[Description of the task]
Among the entries below, extract exactly the lines that run from the one with "export PLACE_DENSITY = 0.5" through the one with "READ_RECOVERY_DELAY_US = 1;", both ends included.

[Data excerpts]
——

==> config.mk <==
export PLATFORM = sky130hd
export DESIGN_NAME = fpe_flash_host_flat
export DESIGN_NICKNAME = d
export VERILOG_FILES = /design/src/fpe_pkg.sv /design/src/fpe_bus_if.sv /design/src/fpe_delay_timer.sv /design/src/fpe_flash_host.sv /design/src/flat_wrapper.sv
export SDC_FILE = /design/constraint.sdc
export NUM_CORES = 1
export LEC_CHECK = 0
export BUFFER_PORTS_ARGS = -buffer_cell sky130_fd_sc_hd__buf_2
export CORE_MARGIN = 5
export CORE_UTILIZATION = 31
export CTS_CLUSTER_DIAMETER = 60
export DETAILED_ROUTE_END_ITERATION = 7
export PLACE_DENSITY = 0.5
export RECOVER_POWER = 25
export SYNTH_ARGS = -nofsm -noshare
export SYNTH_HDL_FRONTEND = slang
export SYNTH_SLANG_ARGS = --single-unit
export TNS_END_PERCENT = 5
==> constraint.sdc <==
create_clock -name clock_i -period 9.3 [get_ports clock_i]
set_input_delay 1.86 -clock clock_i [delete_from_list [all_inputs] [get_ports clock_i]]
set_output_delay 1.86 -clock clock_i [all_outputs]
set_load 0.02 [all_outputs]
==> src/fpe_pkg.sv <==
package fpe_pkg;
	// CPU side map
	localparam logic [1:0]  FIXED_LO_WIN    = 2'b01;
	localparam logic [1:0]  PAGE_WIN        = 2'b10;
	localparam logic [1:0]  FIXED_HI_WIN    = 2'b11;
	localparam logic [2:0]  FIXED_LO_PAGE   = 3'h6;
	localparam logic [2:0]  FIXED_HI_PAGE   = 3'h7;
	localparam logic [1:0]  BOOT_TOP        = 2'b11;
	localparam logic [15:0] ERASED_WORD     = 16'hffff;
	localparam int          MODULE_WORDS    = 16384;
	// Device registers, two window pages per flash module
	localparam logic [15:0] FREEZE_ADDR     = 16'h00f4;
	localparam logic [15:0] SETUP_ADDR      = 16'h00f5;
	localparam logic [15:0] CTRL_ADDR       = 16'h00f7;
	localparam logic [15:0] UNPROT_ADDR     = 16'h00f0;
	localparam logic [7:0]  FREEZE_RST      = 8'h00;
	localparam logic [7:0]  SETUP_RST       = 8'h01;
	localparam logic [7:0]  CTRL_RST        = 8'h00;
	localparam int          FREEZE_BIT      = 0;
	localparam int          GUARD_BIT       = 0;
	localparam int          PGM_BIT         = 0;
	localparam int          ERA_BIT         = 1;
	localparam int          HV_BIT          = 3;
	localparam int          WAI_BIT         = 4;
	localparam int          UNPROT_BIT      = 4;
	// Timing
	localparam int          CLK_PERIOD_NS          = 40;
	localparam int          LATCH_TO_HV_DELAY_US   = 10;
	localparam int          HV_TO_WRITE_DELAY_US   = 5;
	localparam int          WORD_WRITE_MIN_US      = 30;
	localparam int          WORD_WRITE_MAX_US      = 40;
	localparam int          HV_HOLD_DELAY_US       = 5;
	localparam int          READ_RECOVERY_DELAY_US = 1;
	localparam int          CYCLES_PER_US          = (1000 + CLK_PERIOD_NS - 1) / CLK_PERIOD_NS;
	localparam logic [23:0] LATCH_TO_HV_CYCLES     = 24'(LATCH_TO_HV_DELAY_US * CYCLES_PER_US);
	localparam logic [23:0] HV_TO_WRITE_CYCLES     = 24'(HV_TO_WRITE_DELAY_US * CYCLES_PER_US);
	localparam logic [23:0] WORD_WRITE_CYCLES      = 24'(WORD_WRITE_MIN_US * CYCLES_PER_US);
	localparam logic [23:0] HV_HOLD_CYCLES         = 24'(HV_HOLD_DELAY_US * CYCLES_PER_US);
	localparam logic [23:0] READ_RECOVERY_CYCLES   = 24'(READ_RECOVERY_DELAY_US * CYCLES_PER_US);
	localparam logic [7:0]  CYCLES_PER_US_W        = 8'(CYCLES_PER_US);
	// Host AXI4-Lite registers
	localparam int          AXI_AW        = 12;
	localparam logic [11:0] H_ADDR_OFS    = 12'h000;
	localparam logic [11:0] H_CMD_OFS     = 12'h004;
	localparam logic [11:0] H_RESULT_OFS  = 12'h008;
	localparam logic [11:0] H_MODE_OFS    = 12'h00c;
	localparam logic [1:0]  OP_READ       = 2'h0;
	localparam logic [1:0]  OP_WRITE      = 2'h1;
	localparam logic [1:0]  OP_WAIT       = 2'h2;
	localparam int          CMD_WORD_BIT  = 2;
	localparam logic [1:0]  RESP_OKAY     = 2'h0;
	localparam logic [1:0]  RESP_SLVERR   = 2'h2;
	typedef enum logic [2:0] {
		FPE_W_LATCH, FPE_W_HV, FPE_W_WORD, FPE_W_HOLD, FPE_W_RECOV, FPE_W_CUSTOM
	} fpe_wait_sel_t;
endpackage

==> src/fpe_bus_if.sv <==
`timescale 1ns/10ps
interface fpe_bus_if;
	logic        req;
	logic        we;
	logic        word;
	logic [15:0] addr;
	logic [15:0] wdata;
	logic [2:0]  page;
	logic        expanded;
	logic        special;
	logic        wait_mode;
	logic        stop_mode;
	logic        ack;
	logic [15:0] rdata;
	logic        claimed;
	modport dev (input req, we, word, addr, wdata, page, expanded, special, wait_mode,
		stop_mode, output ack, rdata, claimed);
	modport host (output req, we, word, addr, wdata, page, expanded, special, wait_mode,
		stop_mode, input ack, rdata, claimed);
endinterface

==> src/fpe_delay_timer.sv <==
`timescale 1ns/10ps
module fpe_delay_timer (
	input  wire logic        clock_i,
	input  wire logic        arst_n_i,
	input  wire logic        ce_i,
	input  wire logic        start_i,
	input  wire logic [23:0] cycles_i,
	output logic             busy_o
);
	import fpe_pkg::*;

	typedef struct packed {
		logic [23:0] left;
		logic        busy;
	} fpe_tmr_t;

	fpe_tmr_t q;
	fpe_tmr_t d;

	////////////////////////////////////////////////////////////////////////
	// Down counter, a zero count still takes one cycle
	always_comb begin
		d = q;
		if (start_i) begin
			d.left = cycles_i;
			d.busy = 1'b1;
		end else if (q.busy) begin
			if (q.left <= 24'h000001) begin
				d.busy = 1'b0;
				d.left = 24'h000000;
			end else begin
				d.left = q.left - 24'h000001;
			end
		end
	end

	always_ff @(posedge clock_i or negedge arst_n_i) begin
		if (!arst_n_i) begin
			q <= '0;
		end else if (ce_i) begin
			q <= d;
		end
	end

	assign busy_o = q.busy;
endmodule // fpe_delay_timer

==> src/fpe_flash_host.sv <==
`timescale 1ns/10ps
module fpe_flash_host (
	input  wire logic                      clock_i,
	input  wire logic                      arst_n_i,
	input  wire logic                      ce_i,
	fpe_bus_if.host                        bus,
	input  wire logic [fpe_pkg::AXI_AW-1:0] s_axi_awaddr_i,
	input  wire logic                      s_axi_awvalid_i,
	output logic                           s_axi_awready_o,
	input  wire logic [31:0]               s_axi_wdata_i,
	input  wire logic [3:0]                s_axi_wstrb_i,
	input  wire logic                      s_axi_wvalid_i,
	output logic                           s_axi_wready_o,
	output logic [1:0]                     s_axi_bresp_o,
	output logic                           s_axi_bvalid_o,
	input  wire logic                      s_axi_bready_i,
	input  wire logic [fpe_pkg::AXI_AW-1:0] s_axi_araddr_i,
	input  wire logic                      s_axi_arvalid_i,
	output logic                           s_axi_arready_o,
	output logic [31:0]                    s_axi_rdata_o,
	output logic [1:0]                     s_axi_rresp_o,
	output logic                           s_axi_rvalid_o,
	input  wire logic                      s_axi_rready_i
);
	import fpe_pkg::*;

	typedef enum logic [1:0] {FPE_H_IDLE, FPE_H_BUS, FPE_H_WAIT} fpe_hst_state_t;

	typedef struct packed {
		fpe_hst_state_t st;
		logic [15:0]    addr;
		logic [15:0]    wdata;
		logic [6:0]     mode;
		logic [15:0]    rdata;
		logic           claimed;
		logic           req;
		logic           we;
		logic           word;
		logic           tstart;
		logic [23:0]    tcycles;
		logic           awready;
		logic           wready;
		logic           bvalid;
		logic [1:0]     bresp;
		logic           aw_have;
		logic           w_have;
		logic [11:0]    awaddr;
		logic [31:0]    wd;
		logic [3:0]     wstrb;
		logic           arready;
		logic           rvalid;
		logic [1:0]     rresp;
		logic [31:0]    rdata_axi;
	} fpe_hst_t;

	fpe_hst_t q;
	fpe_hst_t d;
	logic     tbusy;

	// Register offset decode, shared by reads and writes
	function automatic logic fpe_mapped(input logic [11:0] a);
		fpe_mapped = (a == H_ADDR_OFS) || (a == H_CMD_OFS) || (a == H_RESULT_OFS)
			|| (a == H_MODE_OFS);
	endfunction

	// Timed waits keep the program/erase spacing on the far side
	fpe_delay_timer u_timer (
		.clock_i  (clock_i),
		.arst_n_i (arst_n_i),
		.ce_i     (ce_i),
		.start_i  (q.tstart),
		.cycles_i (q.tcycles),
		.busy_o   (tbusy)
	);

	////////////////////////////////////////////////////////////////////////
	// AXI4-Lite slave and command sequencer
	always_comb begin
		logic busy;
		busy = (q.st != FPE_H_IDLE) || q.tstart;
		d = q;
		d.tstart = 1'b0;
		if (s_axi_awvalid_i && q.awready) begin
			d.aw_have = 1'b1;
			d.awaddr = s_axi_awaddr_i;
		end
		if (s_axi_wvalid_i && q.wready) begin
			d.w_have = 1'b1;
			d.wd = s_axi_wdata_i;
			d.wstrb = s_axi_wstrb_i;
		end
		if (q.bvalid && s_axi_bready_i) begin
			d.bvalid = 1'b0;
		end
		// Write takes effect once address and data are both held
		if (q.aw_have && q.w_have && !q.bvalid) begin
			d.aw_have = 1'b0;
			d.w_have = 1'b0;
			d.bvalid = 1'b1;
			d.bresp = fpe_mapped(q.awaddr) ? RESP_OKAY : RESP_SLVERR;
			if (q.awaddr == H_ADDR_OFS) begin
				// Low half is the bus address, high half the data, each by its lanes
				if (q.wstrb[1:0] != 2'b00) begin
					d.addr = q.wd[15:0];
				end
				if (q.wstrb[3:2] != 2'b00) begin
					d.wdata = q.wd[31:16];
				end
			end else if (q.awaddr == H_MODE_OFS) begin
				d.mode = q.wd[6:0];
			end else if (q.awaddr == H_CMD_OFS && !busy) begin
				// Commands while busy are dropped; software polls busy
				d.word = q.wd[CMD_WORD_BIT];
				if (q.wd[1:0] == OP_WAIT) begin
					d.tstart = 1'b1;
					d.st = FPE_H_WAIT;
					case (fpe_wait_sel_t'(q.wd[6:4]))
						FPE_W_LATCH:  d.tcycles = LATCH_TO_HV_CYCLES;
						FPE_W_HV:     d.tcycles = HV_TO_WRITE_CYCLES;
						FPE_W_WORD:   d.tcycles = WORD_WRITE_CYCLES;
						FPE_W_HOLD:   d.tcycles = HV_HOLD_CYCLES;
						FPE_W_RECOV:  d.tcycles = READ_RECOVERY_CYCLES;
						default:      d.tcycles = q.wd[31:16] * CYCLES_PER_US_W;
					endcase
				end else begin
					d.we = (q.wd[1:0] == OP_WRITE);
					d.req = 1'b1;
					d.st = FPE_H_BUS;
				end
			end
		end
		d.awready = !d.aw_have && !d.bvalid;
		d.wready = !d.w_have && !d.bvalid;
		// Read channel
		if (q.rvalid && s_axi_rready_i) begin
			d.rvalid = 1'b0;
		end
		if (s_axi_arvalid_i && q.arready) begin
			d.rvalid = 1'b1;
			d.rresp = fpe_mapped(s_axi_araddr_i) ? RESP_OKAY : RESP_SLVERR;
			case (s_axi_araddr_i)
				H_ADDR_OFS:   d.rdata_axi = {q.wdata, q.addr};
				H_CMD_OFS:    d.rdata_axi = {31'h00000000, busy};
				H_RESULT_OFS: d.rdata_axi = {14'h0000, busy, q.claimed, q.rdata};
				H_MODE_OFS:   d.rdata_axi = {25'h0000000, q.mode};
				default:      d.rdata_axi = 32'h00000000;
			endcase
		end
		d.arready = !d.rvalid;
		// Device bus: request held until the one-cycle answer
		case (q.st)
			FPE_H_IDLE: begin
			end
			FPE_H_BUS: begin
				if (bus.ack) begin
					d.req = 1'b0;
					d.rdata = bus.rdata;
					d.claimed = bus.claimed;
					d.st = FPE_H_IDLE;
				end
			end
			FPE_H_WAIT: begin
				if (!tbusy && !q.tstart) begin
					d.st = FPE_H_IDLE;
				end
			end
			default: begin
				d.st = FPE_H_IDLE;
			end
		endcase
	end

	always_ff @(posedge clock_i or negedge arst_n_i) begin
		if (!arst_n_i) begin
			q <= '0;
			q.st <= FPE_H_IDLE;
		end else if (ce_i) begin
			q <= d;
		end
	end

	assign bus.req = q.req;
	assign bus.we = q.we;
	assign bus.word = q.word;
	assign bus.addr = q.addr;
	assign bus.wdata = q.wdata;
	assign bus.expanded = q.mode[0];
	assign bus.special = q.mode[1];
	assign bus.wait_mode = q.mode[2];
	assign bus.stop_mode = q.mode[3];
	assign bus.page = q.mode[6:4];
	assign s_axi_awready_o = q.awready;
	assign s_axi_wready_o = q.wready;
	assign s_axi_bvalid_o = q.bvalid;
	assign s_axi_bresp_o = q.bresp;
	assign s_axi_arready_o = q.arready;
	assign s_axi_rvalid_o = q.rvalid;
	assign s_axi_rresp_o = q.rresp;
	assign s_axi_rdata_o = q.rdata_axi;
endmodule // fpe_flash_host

——

[Your solution]
export PLACE_DENSITY = 0.5
export RECOVER_POWER = 25
export SYNTH_ARGS = -nofsm -noshare
export SYNTH_HDL_FRONTEND = slang
export SYNTH_SLANG_ARGS = --single-unit
export TNS_END_PERCENT = 5
==> constraint.sdc <==
create_clock -name clock_i -period 9.3 [get_ports clock_i]
set_input_delay 1.86 -clock clock_i [delete_from_list [all_inputs] [get_ports clock_i]]
set_output_delay 1.86 -clock clock_i [all_outputs]
set_load 0.02 [all_outputs]
==> src/fpe_pkg.sv <==
package fpe_pkg;
	// CPU side map
	localparam logic [1:0]  FIXED_LO_WIN    = 2'b01;
	localparam logic [1:0]  PAGE_WIN        = 2'b10;
	localparam logic [1:0]  FIXED_HI_WIN    = 2'b11;
	localparam logic [2:0]  FIXED_LO_PAGE   = 3'h6;
	localparam logic [2:0]  FIXED_HI_PAGE   = 3'h7;
	localparam logic [1:0]  BOOT_TOP        = 2'b11;
	localparam logic [15:0] ERASED_WORD     = 16'hffff;
	localparam int          MODULE_WORDS    = 16384;
	// Device registers, two window pages per flash module
	localparam logic [15:0] FREEZE_ADDR     = 16'h00f4;
	localparam logic [15:0] SETUP_ADDR      = 16'h00f5;
	localparam logic [15:0] CTRL_ADDR       = 16'h00f7;
	localparam logic [15:0] UNPROT_ADDR     = 16'h00f0;
	localparam logic [7:0]  FREEZE_RST      = 8'h00;
	localparam logic [7:0]  SETUP_RST       = 8'h01;
	localparam logic [7:0]  CTRL_RST        = 8'h00;
	localparam int          FREEZE_BIT      = 0;
	localparam int          GUARD_BIT       = 0;
	localparam int          PGM_BIT         = 0;
	localparam int          ERA_BIT         = 1;
	localparam int          HV_BIT          = 3;
	localparam int          WAI_BIT         = 4;
	localparam int          UNPROT_BIT      = 4;
	// Timing
	localparam int          CLK_PERIOD_NS          = 40;
	localparam int          LATCH_TO_HV_DELAY_US   = 10;
	localparam int          HV_TO_WRITE_DELAY_US   = 5;
	localparam int          WORD_WRITE_MIN_US      = 30;
	localparam int          WORD_WRITE_MAX_US      = 40;
	localparam int          HV_HOLD_DELAY_US       = 5;
	localparam int          READ_RECOVERY_DELAY_US = 1;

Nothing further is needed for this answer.